Some climbed onto rooftops, others got on to treetops and held on to tree branches for their dear lives, waiting for help.
“I was home with this one at the back”, she said, pointing at her second born son Timothy on her back who will be turning 2 in June.
“And all of a sudden we saw water coming and it was a lot. Everyone was running in every direction trying to take what they could”, recalls Ellen, as she tried to replay the disaster scene of Mwalija, her village which became the worst scene of the disaster in Malawi.
By then, her husband and firstborn son Amos had gone to their millet garden.
“Most of our land in the village was to be installed with an irrigation scheme by the government so we did not farm it. Instead, we farmed on some plot, a bit far from the village”, went on Ellen.
In a space of minutes, the community was trapped. As they tried to run east of their village for dry land, there a village they were meant to cross had busted its banks and was throwing all its water in their direction.
It was a desperate situation. They were caught between Shire and Mwanza Rivers and there was nowhere to run as they could not tell the depth of waters in the direction they were running to.
This community with abundant sweltering sunshine in summer boasts of hosting Shire River, the sole outlet of Africa’s third largest freshwater lake. But for three days on the trot, the sun had disappeared. The largest river in Malawi is home to turbines that generate 98 percent of electricity which supplies just a tenth of the country’s population. Consequently, immediately the flood hit, the country was in a blackout.
“Other people began climbing trees while others went on rooftops”, said Ellen, adding that she was afraid of her rooftop. “Our bricks are not burnt so I was afraid the house would fall while I was on top”. So she decided to keep standing, several yards from her yard.
At that moment, all she did was pray that rescue would come in time, she said. Unfortunately, at the Boma, the district centre, the man who uses the region’s rescue boat had gone for a seminar in Mangochi, eastern Malawi. He had to be called back.
As the wait for rescue took longer, things were getting worse. From the knees, water kept rising, to the waist and kept getting up. Ellen became restless in the water. She was afraid of dropping her child in the water.
“I had to tighten him as much as I could”, she said, demonstrating the process with utmost care. When water levels went over her waist, Ellen decided to carry Timothy on her head like some luggage. And it was not easy.
By this time, the sun was nowhere to be seen. She did not know where her son had gone, nor the safety of her husband in the garden.
By the fall of dusk, she saw torches approaching in the distance. It was a rescue team. Now, soldiers had come on a boat, rescuing trapped people.
Together with other people, she was immediately ferried to a place where they waited for a car to get them to one of the safe havens that had been set up.
On the way to the camp, Ellen saw how other villages and roads were turned into ravines, as the rivers burst their banks, sweeping up houses, and anything that stood in its way as it went into Zambezi River and the Indian Ocean.

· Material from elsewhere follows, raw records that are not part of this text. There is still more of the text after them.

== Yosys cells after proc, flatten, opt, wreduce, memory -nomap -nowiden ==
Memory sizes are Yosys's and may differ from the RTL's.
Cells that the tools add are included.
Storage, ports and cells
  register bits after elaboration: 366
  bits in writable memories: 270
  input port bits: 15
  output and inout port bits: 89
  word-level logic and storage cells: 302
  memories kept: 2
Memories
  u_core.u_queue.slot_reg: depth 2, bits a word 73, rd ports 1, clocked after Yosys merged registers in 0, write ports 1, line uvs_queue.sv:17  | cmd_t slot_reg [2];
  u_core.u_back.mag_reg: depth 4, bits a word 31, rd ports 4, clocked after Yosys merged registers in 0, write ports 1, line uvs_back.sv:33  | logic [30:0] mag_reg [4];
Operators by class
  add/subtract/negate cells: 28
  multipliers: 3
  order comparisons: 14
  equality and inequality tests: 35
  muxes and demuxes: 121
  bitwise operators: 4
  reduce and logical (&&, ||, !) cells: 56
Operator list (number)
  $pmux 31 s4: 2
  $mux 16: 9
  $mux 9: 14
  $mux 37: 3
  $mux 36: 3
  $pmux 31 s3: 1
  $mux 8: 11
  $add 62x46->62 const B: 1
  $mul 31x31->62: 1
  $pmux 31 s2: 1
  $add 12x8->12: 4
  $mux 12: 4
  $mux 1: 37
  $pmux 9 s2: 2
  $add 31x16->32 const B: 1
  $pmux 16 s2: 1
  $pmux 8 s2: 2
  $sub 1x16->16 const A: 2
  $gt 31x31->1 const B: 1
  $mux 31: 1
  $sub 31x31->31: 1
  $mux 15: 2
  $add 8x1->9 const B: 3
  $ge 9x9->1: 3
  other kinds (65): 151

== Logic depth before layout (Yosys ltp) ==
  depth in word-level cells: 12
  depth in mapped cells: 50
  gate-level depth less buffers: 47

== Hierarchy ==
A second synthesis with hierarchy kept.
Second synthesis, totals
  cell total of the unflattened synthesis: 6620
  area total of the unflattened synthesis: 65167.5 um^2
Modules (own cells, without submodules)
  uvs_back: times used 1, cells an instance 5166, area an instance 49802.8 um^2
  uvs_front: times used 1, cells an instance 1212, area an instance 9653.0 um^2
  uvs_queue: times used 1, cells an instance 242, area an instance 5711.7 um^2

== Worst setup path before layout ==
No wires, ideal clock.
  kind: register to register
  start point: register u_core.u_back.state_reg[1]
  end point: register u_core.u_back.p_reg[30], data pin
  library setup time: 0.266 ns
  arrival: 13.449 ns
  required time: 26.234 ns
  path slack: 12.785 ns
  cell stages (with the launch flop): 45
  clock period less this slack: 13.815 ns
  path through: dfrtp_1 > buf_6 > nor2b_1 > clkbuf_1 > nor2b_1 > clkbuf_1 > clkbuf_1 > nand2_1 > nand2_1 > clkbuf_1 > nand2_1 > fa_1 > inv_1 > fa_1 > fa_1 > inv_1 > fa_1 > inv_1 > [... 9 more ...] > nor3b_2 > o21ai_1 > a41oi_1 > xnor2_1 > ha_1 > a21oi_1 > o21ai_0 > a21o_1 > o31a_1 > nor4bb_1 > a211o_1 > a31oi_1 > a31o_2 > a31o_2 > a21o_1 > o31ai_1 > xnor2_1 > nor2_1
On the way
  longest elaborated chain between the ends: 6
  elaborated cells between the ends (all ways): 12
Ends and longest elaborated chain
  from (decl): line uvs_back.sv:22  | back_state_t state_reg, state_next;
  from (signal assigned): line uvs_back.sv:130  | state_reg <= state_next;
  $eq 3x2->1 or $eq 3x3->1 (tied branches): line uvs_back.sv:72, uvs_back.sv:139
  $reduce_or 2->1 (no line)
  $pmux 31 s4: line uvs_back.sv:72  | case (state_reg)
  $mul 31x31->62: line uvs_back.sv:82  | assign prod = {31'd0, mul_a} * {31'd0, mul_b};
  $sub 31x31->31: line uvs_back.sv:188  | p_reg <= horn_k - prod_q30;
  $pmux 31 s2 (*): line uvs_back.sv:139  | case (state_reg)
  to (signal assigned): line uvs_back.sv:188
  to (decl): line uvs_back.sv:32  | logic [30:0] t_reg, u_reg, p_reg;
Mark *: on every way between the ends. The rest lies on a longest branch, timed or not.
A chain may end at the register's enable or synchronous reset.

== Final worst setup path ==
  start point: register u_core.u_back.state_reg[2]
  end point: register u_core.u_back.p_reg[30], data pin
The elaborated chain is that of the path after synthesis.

She survived a flood to face a brutal challenge of survival in a community that is new, with no friends or relations.
“Since I got here, I’ve had no food. At least my baby had porridge with one of my friends from the village who had arrived here earlier”. Said Ellen whose concern is still on the whereabouts of her son and husband.
Apart from Ellen and her child, there are over 840, 000 Malawians affected by the disaster who need help.

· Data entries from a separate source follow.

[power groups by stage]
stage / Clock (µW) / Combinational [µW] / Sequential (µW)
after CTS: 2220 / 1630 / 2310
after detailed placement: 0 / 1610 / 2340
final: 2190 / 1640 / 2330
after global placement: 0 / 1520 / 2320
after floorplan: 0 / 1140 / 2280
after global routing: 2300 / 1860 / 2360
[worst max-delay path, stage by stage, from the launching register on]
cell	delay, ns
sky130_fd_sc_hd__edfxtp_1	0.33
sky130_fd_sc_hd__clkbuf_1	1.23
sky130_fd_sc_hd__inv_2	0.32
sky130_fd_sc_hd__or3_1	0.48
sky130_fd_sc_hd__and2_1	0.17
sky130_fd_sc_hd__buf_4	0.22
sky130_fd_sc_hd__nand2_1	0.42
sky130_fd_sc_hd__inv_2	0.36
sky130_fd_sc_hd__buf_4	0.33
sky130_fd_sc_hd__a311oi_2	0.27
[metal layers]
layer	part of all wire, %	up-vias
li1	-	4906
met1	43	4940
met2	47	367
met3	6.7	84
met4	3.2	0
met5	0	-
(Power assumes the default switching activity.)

“Many children are traumatized after the flooding. They are scared, hungry and living without proper sanitary facilities in camps for displaced people. It is heart-breaking”, said Hazel Nyathi, World Vision’s National Director in Malawi.

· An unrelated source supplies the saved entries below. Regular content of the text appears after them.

## src/rtl/wind_vane_direction_decode_defines.svh

```systemverilog
// Assertion macros shared by the wind vane decoder RTL.
`ifndef WIND_VANE_DIRECTION_DECODE_DEFINES_SVH
`define WIND_VANE_DIRECTION_DECODE_DEFINES_SVH

// Same-cycle implication, disabled while reset is asserted.
`define WVD_ASSERT_IMPLY(label, clk, rst_n, ante, cons) \
  label: assert property (@(posedge clk) disable iff (!rst_n) (ante) |-> (cons)) \
    else $error("wind vane decoder: same-cycle check failed");

// Next-cycle implication, disabled while reset is asserted.
`define WVD_ASSERT_NEXT(label, clk, rst_n, ante, cons) \
  label: assert property (@(posedge clk) disable iff (!rst_n) (ante) |=> (cons)) \
    else $error("wind vane decoder: next-cycle check failed");

`endif

```

## src/rtl/wvd_pkg.sv

```systemverilog
// Types and constants of the wind vane direction decoder.
`default_nettype none

package wvd_pkg;

  // Field widths
  localparam int SMP_W     = 12;
  localparam int CNT_W     = 7;
  localparam int SUM_W     = 18;
  localparam int HEAD_W    = 9;
  localparam int IDX_FLD_W = 4;
  localparam int OFFS_W    = 10;
  localparam int PADDR_W   = 4;
  localparam int PDATA_W   = 32;

  // Arithmetic constants
  localparam int MAX_SAMPLES = 64;
  localparam int DEG_MAX     = 359;
  localparam int DEG_FULL    = 360;
  localparam int PROD_W      = SMP_W + HEAD_W;
  localparam int LIN_SHIFT   = SMP_W;
  localparam int TOT_W       = 11;
  localparam int WRAP_BIAS   = 2 * DEG_FULL;

  // Input commands
  localparam logic CMD_SAMPLE    = 1'b0;
  localparam logic CMD_CAL_WRITE = 1'b1;

  // Register indexes (paddr[3:2])
  localparam logic [1:0] REG_SAMPLE_COUNT = 2'd0;
  localparam logic [1:0] REG_CAL_MODE     = 2'd1;
  localparam logic [1:0] REG_CAL_USED     = 2'd2;
  localparam logic [1:0] REG_NORTH_OFFS   = 2'd3;

  typedef struct packed {
    logic                 command;
    logic [SMP_W-1:0]     adc_sample;
    logic [IDX_FLD_W-1:0] entry_index;
    logic [SMP_W-1:0]     entry_adc;
    logic [HEAD_W-1:0]    entry_heading;
  } wvd_in_t;

  typedef struct packed {
    logic [HEAD_W-1:0]    heading_deg;
    logic [SMP_W-1:0]     averaged_adc;
    logic [IDX_FLD_W-1:0] matched_entry;
  } wvd_out_t;

  typedef enum logic [6:0] {
    S_IDLE = 7'b0000001,
    S_DIV  = 7'b0000010,
    S_WALK = 7'b0000100,
    S_MUL  = 7'b0001000,
    S_LIN  = 7'b0010000,
    S_SUM  = 7'b0100000,
    S_WRAP = 7'b1000000
  } wvd_state_t;

endpackage

`default_nettype wire

```

## src/rtl/wvd_div.sv

```systemverilog
// Restoring radix-2 divider, one quotient bit per cycle.
`default_nettype none

module wvd_div #(
  parameter int N_W = 18,
  parameter int D_W = 7
) (
  input  wire logic           clk,
  input  wire logic           rst_n,
  input  wire logic           start,
  input  wire logic [N_W-1:0] dividend,
  input  wire logic [D_W-1:0] divisor,
  output logic                done,
  output logic [N_W-1:0]      quotient
);

  localparam int C_W = $clog2(N_W + 1);

  logic           busy_r, busy_nxt;
  logic           done_r, done_nxt;
  logic [C_W-1:0] cnt_r, cnt_nxt;
  logic [D_W-1:0] rem_r, rem_nxt;
  logic [N_W-1:0] quo_r, quo_nxt;
  logic [D_W-1:0] dvs_r, dvs_nxt;

  logic [D_W:0]   shifted;
  logic [D_W:0]   trial;
  logic           fits;

  // Trial subtract of the partial remainder
  assign shifted = {rem_r, quo_r[N_W-1]};
  assign trial   = shifted - {1'b0, dvs_r};
  assign fits    = shifted >= {1'b0, dvs_r};

  // Iteration control
  always_comb begin
    busy_nxt = busy_r;
    done_nxt = 1'b0;
    cnt_nxt  = cnt_r;
    rem_nxt  = rem_r;
    quo_nxt  = quo_r;
    dvs_nxt  = dvs_r;
    if (start) begin
      busy_nxt = 1'b1;
      cnt_nxt  = C_W'(N_W);
      rem_nxt  = '0;
      quo_nxt  = dividend;
      dvs_nxt  = divisor;
    end else if (busy_r) begin
      rem_nxt = fits ? trial[D_W-1:0] : shifted[D_W-1:0];
      quo_nxt = {quo_r[N_W-2:0], fits};
      cnt_nxt = cnt_r - 1'b1;
      if (cnt_r == C_W'(1)) begin
        busy_nxt = 1'b0;
        done_nxt = 1'b1;
      end
    end
  end

  always_ff @(posedge clk) begin
    if (!rst_n) begin
      busy_r <= 1'b0;
      done_r <= 1'b0;
      cnt_r  <= '0;
    end else begin
      busy_r <= busy_nxt;
      done_r <= done_nxt;
      cnt_r  <= cnt_nxt;
    end
  end

  always_ff @(posedge clk) begin
    rem_r <= rem_nxt;
    quo_r <= quo_nxt;
    dvs_r <= dvs_nxt;
  end

  assign done     = done_r;
  assign quotient = quo_r;

endmodule

`default_nettype wire

```

## src/rtl/wind_vane_direction_decode.sv

```systemverilog
// Wind vane direction decoder: sample averaging, calibration lookup, north offset.
//
//   channel  | direction | handshake          | payload
//   ---------+-----------+--------------------+------------------------------
//   in_      | to block  | in_valid/in_stall  | wvd_in_t (sample or cal write)
//   out_     | from block| out_valid/out_stall| wvd_out_t (heading result)
//   cfg      | to block  | APB psel/penable   | four 32-bit registers
//
// A calibration write or a non-final sample of a burst does not stall the input.
// A burst-ending sample passes through the transfer, the bit-serial divider,
// then multiply and map in linear mode or one table read per used entry and
// a drain of the walk in calibrated mode, then the offset and wrap steps.
// rst_n is synchronous; the calibration memory has no reset.
// A result waits in the output register; a new result holds the sequencer in
// the wrap step, with the input stalled, until that register is free.
`default_nettype none
`include "wind_vane_direction_decode_defines.svh"

module wind_vane_direction_decode
  import wvd_pkg::*;
#(
  parameter int CAL_ENTRIES = 16
) (
  input  wire logic               clk,
  input  wire logic               rst_n,
  // input channel
  input  wire logic               in_valid,
  output logic                    in_stall,
  input  wire wvd_in_t            in_data,
  // result channel
  output logic                    out_valid,
  input  wire logic               out_stall,
  output wvd_out_t                out_data,
  // configuration port
  input  wire logic               psel,
  input  wire logic               penable,
  input  wire logic               pwrite,
  input  wire logic [PADDR_W-1:0] paddr,
  input  wire logic [PDATA_W-1:0] pwdata,
  output logic [PDATA_W-1:0]      prdata,
  output logic                    pready
);

  localparam int IDX_W = (CAL_ENTRIES > 1) ? $clog2(CAL_ENTRIES) : 1;
  localparam int UW    = $clog2(CAL_ENTRIES + 1);
  localparam int ENT_W = SMP_W + HEAD_W;

  // Configuration registers
  logic [CNT_W-1:0]         sample_count_r;
  logic                     cal_mode_r;
  logic [4:0]               cal_used_r;
  logic signed [OFFS_W-1:0] north_offs_r;
  logic                     cfg_wr;
  logic [1:0]               cfg_idx;

  // Sequencer and datapath
  wvd_state_t        state_r, state_nxt;
  logic [SUM_W-1:0]  sum_r, sum_nxt;
  logic [CNT_W-1:0]  taken_r, taken_nxt;
  logic [SMP_W-1:0]  avg_r, avg_nxt;
  logic [UW-1:0]     issue_cnt_r, issue_cnt_nxt;
  logic              rd_vld_r;
  logic [IDX_W-1:0]  rd_idx_r;
  logic [ENT_W-1:0]  rd_q_r;
  logic [SMP_W-1:0]  best_r, best_nxt;
  logic [IDX_W-1:0]  match_r, match_nxt;
  logic [HEAD_W-1:0] raw_r, raw_nxt;
  logic [PROD_W-1:0] prod_r, prod_nxt;
  logic [TOT_W-1:0]  tot_r, tot_nxt;
  logic              out_valid_r, out_valid_nxt;
  wvd_out_t          out_data_r, out_data_nxt;

  logic [ENT_W-1:0]  cal_mem [CAL_ENTRIES];

  logic              in_acc;
  logic              is_sample;
  logic              burst_done;
  logic [CNT_W-1:0]  limit_c;
  logic [CNT_W-1:0]  taken_inc;
  logic [SUM_W-1:0]  sum_inc;
  logic              wr_en;
  logic [IDX_W-1:0]  wr_addr;
  logic              rd_en;
  logic [UW-1:0]     used_c;
  logic              div_done;
  logic [SUM_W-1:0]  div_quo;
  logic [SMP_W-1:0]  rd_adc;
  logic [HEAD_W-1:0] rd_head;
  logic [SMP_W-1:0]  diff;
  logic              take;
  logic [PROD_W:0]   lin_sum;
  logic [TOT_W-1:0]  wrapped;
  logic              out_free;

  // APB register file
  assign pready  = 1'b1;
  assign cfg_wr  = psel && penable && pwrite;
  assign cfg_idx = paddr[3:2];

  always_ff @(posedge clk) begin
    if (!rst_n) begin
      sample_count_r <= CNT_W'(16);
      cal_mode_r     <= 1'b0;
      cal_used_r     <= '0;
      north_offs_r   <= '0;
    end else if (cfg_wr) begin
      case (cfg_idx)
        REG_SAMPLE_COUNT: sample_count_r <= pwdata[CNT_W-1:0];
        REG_CAL_MODE:     cal_mode_r     <= pwdata[0];
        REG_CAL_USED:     cal_used_r     <= pwdata[4:0];
        REG_NORTH_OFFS:   north_offs_r   <= $signed(pwdata[OFFS_W-1:0]);
        default: ;
      endcase
    end
  end

  always_comb begin
    case (cfg_idx)
      REG_SAMPLE_COUNT: prdata = PDATA_W'(sample_count_r);
      REG_CAL_MODE:     prdata = PDATA_W'(cal_mode_r);
      REG_CAL_USED:     prdata = PDATA_W'(cal_used_r);
      REG_NORTH_OFFS:   prdata = PDATA_W'(north_offs_r);
      default:          prdata = '0;
    endcase
  end

  // Input transfer and burst accounting
  assign in_stall  = (state_r != S_IDLE);
  assign in_acc    = in_valid && !in_stall;
  assign is_sample = (in_data.command == CMD_SAMPLE);

  always_comb begin
    if (sample_count_r == '0) begin
      limit_c = CNT_W'(1);
    end else if (sample_count_r > CNT_W'(MAX_SAMPLES)) begin
      limit_c = CNT_W'(MAX_SAMPLES);
    end else begin
      limit_c = sample_count_r;
    end
  end

  assign taken_inc  = taken_r + 1'b1;
  assign sum_inc    = sum_r + SUM_W'(in_data.adc_sample);
  assign burst_done = in_acc && is_sample && (taken_inc >= limit_c);

  // Entries in use, clamped to the table depth
  assign used_c = (int'(cal_used_r) > CAL_ENTRIES) ? UW'(CAL_ENTRIES) : UW'(cal_used_r);

  // Calibration table memory: one write port, one registered read port
  assign wr_en   = in_acc && (in_data.command == CMD_CAL_WRITE) &&
                   (int'(in_data.entry_index) < CAL_ENTRIES);
  assign wr_addr = IDX_W'(in_data.entry_index);
  assign rd_en   = (state_r == S_WALK) && (issue_cnt_r < used_c);

  always_ff @(posedge clk) begin
    if (wr_en) begin
      cal_mem[wr_addr] <= {in_data.entry_adc, in_data.entry_heading};
    end
    if (rd_en) begin
      rd_q_r <= cal_mem[issue_cnt_r[IDX_W-1:0]];
    end
  end

  // Averaging divider
  wvd_div #(
    .N_W(SUM_W),
    .D_W(CNT_W)
  ) u_div (
    .clk      (clk),
    .rst_n    (rst_n),
    .start    (burst_done),
    .dividend (sum_inc),
    .divisor  (taken_inc),
    .done     (div_done),
    .quotient (div_quo)
  );

  // Nearest-entry compare on the registered read data
  assign rd_adc  = rd_q_r[ENT_W-1:HEAD_W];
  assign rd_head = rd_q_r[HEAD_W-1:0];
  assign diff    = (avg_r >= rd_adc) ? (avg_r - rd_adc) : (rd_adc - avg_r);
  assign take    = rd_vld_r && ((rd_idx_r == '0) || (diff < best_r));

  // Linear map: divide by 4095 via x/4096 correction (quotient < 4096)
  assign lin_sum = (PROD_W+1)'(prod_r) + (PROD_W+1)'(prod_r >> LIN_SHIFT) + 1'b1;

  // Final reduction into 0..359; tot_r already carries a +720 bias
  always_comb begin
    if (tot_r >= TOT_W'(4 * DEG_FULL)) begin
      wrapped = tot_r - TOT_W'(4 * DEG_FULL);
    end else if (tot_r >= TOT_W'(3 * DEG_FULL)) begin
      wrapped = tot_r - TOT_W'(3 * DEG_FULL);
    end else if (tot_r >= TOT_W'(2 * DEG_FULL)) begin
      wrapped = tot_r - TOT_W'(2 * DEG_FULL);
    end else if (tot_r >= TOT_W'(DEG_FULL)) begin
      wrapped = tot_r - TOT_W'(DEG_FULL);
    end else begin
      wrapped = tot_r;
    end
  end

  assign out_free = !out_valid_r || !out_stall;

  // Sequencer
  always_comb begin
    state_nxt     = state_r;
    sum_nxt       = sum_r;
    taken_nxt     = taken_r;
    avg_nxt       = avg_r;
    issue_cnt_nxt = issue_cnt_r;
    best_nxt      = best_r;
    match_nxt     = match_r;
    raw_nxt       = raw_r;
    prod_nxt      = prod_r;
    tot_nxt       = tot_r;
    out_data_nxt  = out_data_r;
    out_valid_nxt = out_valid_r && out_stall;

    case (state_r)
      S_IDLE: begin
        if (in_acc && is_sample) begin
          if (burst_done) begin
            sum_nxt   = '0;
            taken_nxt = '0;
            state_nxt = S_DIV;
          end else begin
            sum_nxt   = sum_inc;
            taken_nxt = taken_inc;
          end
        end
      end
      S_DIV: begin
        if (div_done) begin
          avg_nxt       = div_quo[SMP_W-1:0];
          match_nxt     = '0;
          issue_cnt_nxt = '0;
          state_nxt     = (cal_mode_r && (used_c != '0)) ? S_WALK : S_MUL;
        end
      end
      S_WALK: begin
        if (rd_en) begin
          issue_cnt_nxt = issue_cnt_r + 1'b1;
        end
        if (take) begin
          best_nxt  = diff;
          match_nxt = rd_idx_r;
          raw_nxt   = rd_head;
        end
        if (!rd_vld_r && (issue_cnt_r == used_c)) begin
          state_nxt = S_SUM;
        end
      end
      S_MUL: begin
        prod_nxt  = PROD_W'(avg_r) * PROD_W'(DEG_MAX);
        state_nxt = S_LIN;
      end
      S_LIN: begin
        raw_nxt   = HEAD_W'(lin_sum >> LIN_SHIFT);
        state_nxt = S_SUM;
      end
      S_SUM: begin
        tot_nxt   = TOT_W'(raw_r) + TOT_W'(north_offs_r) + TOT_W'(WRAP_BIAS);
        state_nxt = S_WRAP;
      end
      S_WRAP: begin
        if (out_free) begin
          out_valid_nxt              = 1'b1;
          out_data_nxt.heading_deg   = wrapped[HEAD_W-1:0];
          out_data_nxt.averaged_adc  = avg_r;
          out_data_nxt.matched_entry = IDX_FLD_W'(match_r);
          state_nxt                  = S_IDLE;
        end
      end
      default: begin
        state_nxt = S_IDLE;
      end
    endcase
  end

  // Control registers
  always_ff @(posedge clk) begin
    if (!rst_n) begin
      state_r     <= S_IDLE;
      sum_r       <= '0;
      taken_r     <= '0;
      issue_cnt_r <= '0;
      rd_vld_r    <= 1'b0;
      out_valid_r <= 1'b0;
    end else begin
      state_r     <= state_nxt;
      sum_r       <= sum_nxt;
      taken_r     <= taken_nxt;
      issue_cnt_r <= issue_cnt_nxt;
      rd_vld_r    <= rd_en;
      out_valid_r <= out_valid_nxt;
    end
  end

  // Payload registers
  always_ff @(posedge clk) begin
    avg_r      <= avg_nxt;
    rd_idx_r   <= issue_cnt_r[IDX_W-1:0];
    best_r     <= best_nxt;
    match_r    <= match_nxt;
    raw_r      <= raw_nxt;
    prod_r     <= prod_nxt;
    tot_r      <= tot_nxt;
    out_data_r <= out_data_nxt;
  end

  assign out_valid = out_valid_r;
  assign out_data  = out_data_r;

  // Checks
  `WVD_ASSERT_IMPLY(a_taken_below_max, clk, rst_n, 1'b1, taken_r < CNT_W'(MAX_SAMPLES))
  `WVD_ASSERT_IMPLY(a_div_done_in_div, clk, rst_n, div_done, state_r == S_DIV)
  `WVD_ASSERT_IMPLY(a_walk_read_in_range, clk, rst_n, rd_vld_r,
                    (state_r == S_WALK) && (UW'(rd_idx_r) < used_c))
  `WVD_ASSERT_NEXT(a_wrap_loads_result, clk, rst_n, (state_r == S_WRAP) && out_free,
                   out_valid && (state_r == S_IDLE))

endmodule

`default_nettype wire
```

“All over the country, the needs are just too huge. Over 840,000 people have been affected and in need of urgent support. Therefore as an organization we appeal for immediate support to meet the food and nutrition, shelter and sanitation needs of all people affected by Cyclone Idai”, added Nyathi.
Since the flood occurred, World Vision has reached out to 90,000 people with services in WASH, food and shelter. Cyclone Idai may have left, but behind it, children and mothers have been left homeless and somehow hopeless.